While many bands might try to stay away from such a heated (no pun intended) topic, particularly in 2019, Godeater have no such qualms. There’s an urgency in the voice of the band, a sense that this story must be told now, or else it never will be. Sometimes feeling like a rallying war cry, other times feeling like a violent dirge for the Earth, but always direct and honest, ‘All Flesh Is Grass’ is a survival story, told with a passion you could only find in as radical a day and age as this.

Godeater wear their inspirations on their sleeve, with bands like Gojira forming the basis not just for what the band is working from, but what people may expect going into the album. Inevitable as it was going to be that comparisons would be made, Godeater do have their own little tricks to play. Eastern strings crop up in tracks like ‘Inertia Haze’ and ‘All Flesh’, and play wonderfully against the guitar work of Ross Beagan and Andrew Macdonald, with soaring choral segments in the album’s finisher of ‘Blood Moon’ leading to a dramatic finish to the nine track record. These elements almost give off ‘Castlevania’ vibes, particularly in songs like ‘The Dreich’, a song with what can only be described as vampiric undertones.

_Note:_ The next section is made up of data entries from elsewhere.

Source: an optimization exercise on an open RTL-to-GDS flow (aim: small area, a short achievable clock period and few clock cycles per item). Production flows keep margins and buffers that such runs may drop.
The RTL was checked by simulation tests, not by an equivalence proof against the original design.
No activity file was given, so power comes from the tool's default toggle rates.

===== design.v =====
package edf_pkg;
  localparam int unsigned NUM_SLOTS = 8;
  localparam int unsigned DATA_W    = 16;
  localparam int unsigned SLACK_W   = 17;
endpackage
module edf_sched_top
(
  input  logic        clk_i,
  input  logic        rst_ni,
  input  logic        req_valid_i,
  output logic        req_ready_o,
  input  logic        req_op_i,
  input  logic [2:0]  req_task_slot_i,
  input  logic [15:0] req_exec_time_i,
  input  logic [15:0] req_period_ticks_i,
  input  logic [15:0] req_rel_deadline_i,
  output logic        rsp_valid_o,
  input  logic        rsp_ready_i,
  output logic        rsp_cpu_busy_o,
  output logic [2:0]  rsp_running_slot_o,
  input  logic        cfg_we_i,
  input  logic [3:0]  cfg_wdata_i
);
  localparam int N = 8;
  function automatic logic slack_lt(input logic [16:0] a, input logic [16:0] b);
    logic [16:0] x, y;
    logic        lt, eq;
    x  = {~a[16], a[15:0]};
    y  = {~b[16], b[15:0]};
    lt = 1'b0;
    eq = 1'b1;
    for (int k = 16; k >= 0; k = k - 1) begin
      lt = lt | (eq & ~x[k] & y[k]);
      eq = eq & ~(x[k] ^ y[k]);
    end
    slack_lt = lt;
  endfunction
  function automatic logic [15:0] dec16(input logic [15:0] a);
    logic [15:0] y;
    y[0] = ~a[0];
    for (int k = 1; k < 16; k = k + 1) begin
      y[k] = a[k] ^ ~|(a & ((1 << k) - 1));
    end
    dec16 = y;
  endfunction
  function automatic logic [16:0] dec17(input logic [16:0] a);
    logic [16:0] y;
    y[0] = ~a[0];
    for (int k = 1; k < 17; k = k + 1) begin
      y[k] = a[k] ^ ~|(a & ((1 << k) - 1));
    end
    dec17 = y;
  endfunction
  function automatic logic [16:0] cdec17(input logic [16:0] a, input logic en);
    logic [16:0] y;
    y[0] = a[0] ^ en;
    for (int k = 1; k < 17; k = k + 1) begin
      y[k] = a[k] ^ (en & ~|(a & ((1 << k) - 1)));
    end
    cdec17 = y;
  endfunction
  logic        ready_q;
  logic        tick_q;         
  logic [7:0]  upd_q;          
  logic [7:0]  ld_q;           
  logic [16:0] dm_q;           
  logic [15:0] per_q;          
  logic [3:0]  tc_q;
  logic acc, acc_load, acc_tick;
  assign acc      = req_valid_i & ready_q;
  assign acc_load = acc & ~req_op_i;
  assign acc_tick = acc &  req_op_i;
  always_ff @(posedge clk_i) begin
    dm_q  <= dec17({1'b0, req_rel_deadline_i});
    per_q <= req_period_ticks_i;
  end
  logic tick;
  assign tick = tick_q;
  logic signed [16:0] k1_new;
  logic               per_le1;
  assign per_le1 = (per_q[15:1] == 15'd0);
  assign k1_new  = $signed(dm_q - {1'b0, (per_le1 ? 16'd1 : per_q)} + 17'd2);
  logic [15:0]        e_q  [N];
  logic [15:0]        d_q  [N];
  logic signed [16:0] k1_q [N];
  logic [N-1:0]       p1_q;    
  logic [15:0]        w_q  [N];
  logic signed [16:0] sm_q [N];
  logic [16:0]        x    [N];
  logic [N-1:0]       nz_q;    
  logic [N-1:0]       rel_q;   
  logic [N-1:0] active, elig, win;
  for (genvar i = 0; i < N; i++) begin : g_act
    assign active[i] = tc_q[3] | (tc_q[2:0] > 3'(i));
    assign elig[i]   = active[i] & nz_q[i];
  end
  logic [N-1:0] le_q [N];
  for (genvar i = 0; i < N; i++) begin : g_cmp_i
    for (genvar j = 0; j < N; j++) begin : g_cmp_j
      if (i < j) begin : g_lt
        always_ff @(posedge clk_i) le_q[i][j] <= ~slack_lt(x[j], x[i]);
      end else begin : g_ge
        assign le_q[i][j] = 1'b0;
      end
    end
  end
  for (genvar i = 0; i < N; i++) begin : g_win
    logic [N-1:0] beat;
    for (genvar j = 0; j < N; j++) begin : g_b
      if (j < i) begin : g_lo
        assign beat[j] = ~elig[j] | ~le_q[j][i];
      end else if (j > i) begin : g_hi
        assign beat[j] = ~elig[j] | le_q[i][j];
      end else begin : g_me
        assign beat[j] = elig[i];
      end
    end
    assign win[i] = &beat;
  end
  logic       busy;
  logic [2:0] slot;
  assign busy = |elig;
  assign slot = {win[4] | win[5] | win[6] | win[7],
                 win[2] | win[3] | win[6] | win[7],
                 win[1] | win[3] | win[5] | win[7]};
  for (genvar i = 0; i < N; i++) begin : g_slot
    logic wr, ld, upd, rst;
    logic [15:0] w_dec;
    logic [16:0] sm_d;
    assign wr    = acc_load & (req_task_slot_i == 3'(i));
    assign ld    = ld_q[i];
    assign upd   = upd_q[i];
    assign rst   = upd & rel_q[i];
    assign w_dec = dec16(w_q[i]);
    always_comb begin
      if (ld)       x[i] = dm_q;
      else if (rst) x[i] = {1'b0, d_q[i]};
      else          x[i] = sm_q[i];
    end
    assign sm_d = cdec17(x[i], upd);
    always_ff @(posedge clk_i) begin
      if (wr) begin
        e_q[i] <= req_exec_time_i;
        d_q[i] <= req_rel_deadline_i;
      end
      if (ld) begin
        k1_q[i] <= k1_new;
        p1_q[i] <= per_le1;
      end
      sm_q[i]  <= sm_d;
      if (ld)       rel_q[i] <= per_le1;
      else if (rst) rel_q[i] <= p1_q[i];
      else if (upd) rel_q[i] <= (sm_q[i] == k1_q[i]);
      ld_q[i]  <= wr;
      upd_q[i] <= acc_tick & active[i];
      if (ld || rst) begin
        w_q[i]  <= e_q[i];
        nz_q[i] <= (e_q[i] != 16'd0);
      end else if (upd && win[i]) begin
        w_q[i]  <= w_dec;
        nz_q[i] <= (w_q[i] != 16'd1);
      end
    end
  end
  logic [1:0] cnt_q, cnt_d;
  logic [3:0] m_q [3];
  logic       ov_q;
  logic       pop;
  logic [3:0] res;
  assign res   = {busy, slot};
  assign pop   = ov_q & rsp_ready_i;
  assign cnt_d = cnt_q + 2'(tick) - 2'(pop);
  always_ff @(posedge clk_i) begin
    for (int k = 0; k < 3; k++) begin
      if (pop) begin
        if (tick && (2'(k) == cnt_q - 2'd1)) m_q[k] <= res;
        else if (k < 2)                      m_q[k] <= m_q[k+1];
      end else if (tick && (2'(k) == cnt_q)) begin
        m_q[k] <= res;
      end
    end
  end
  always_ff @(posedge clk_i or negedge rst_ni) begin
    if (!rst_ni) begin
      ready_q <= 1'b1;
      tick_q  <= 1'b0;
      cnt_q   <= 2'd0;
      ov_q    <= 1'b0;
      tc_q    <= 4'd0;
    end else begin
      tick_q  <= acc_tick;
      cnt_q   <= cnt_d;
      ov_q    <= (cnt_d != 2'd0);
      ready_q <= ({1'b0, cnt_d} + {2'b0, acc_tick}) < 3'd3;
      if (cfg_we_i) tc_q <= cfg_wdata_i;
    end
  end
  assign req_ready_o        = ready_q;
  assign rsp_valid_o        = ov_q;
  assign rsp_cpu_busy_o     = m_q[0][3];
  assign rsp_running_slot_o = m_q[0][2:0];
endmodule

As with traditional Technological Death Metal, most of the focus is in instrumentation here. Not that there’s anything wrong with Josh Graham’s vocals – his screams are like those of a true Iowa gentleman – but the true enjoyment of Godeater is their technical ability. Songs like the album’s centerpiece, ‘Salvation’, are a testament to this. The seven minute track features wonderful little tricks and features within it, and the band really seem to let loose here. There is a sense that Godeater are holding back in places, though; it’s by no means a ‘safe’ album, and certainly not a boring one, but it does feel like there is always more to be said with each track, and that future outings will lead to some much-desired experimentation and evolution.

‘All Flesh Is Grass’ doesn’t stray away from being political or topical, and perhaps that honesty is its greatest asset when trying to stand out among an ever-growing field of musicians. While Godeater may still be figuring out their own sound, it’s this honesty, mixed with some technical prowess, that makes the album such a strong start for these strong contenders in the scene.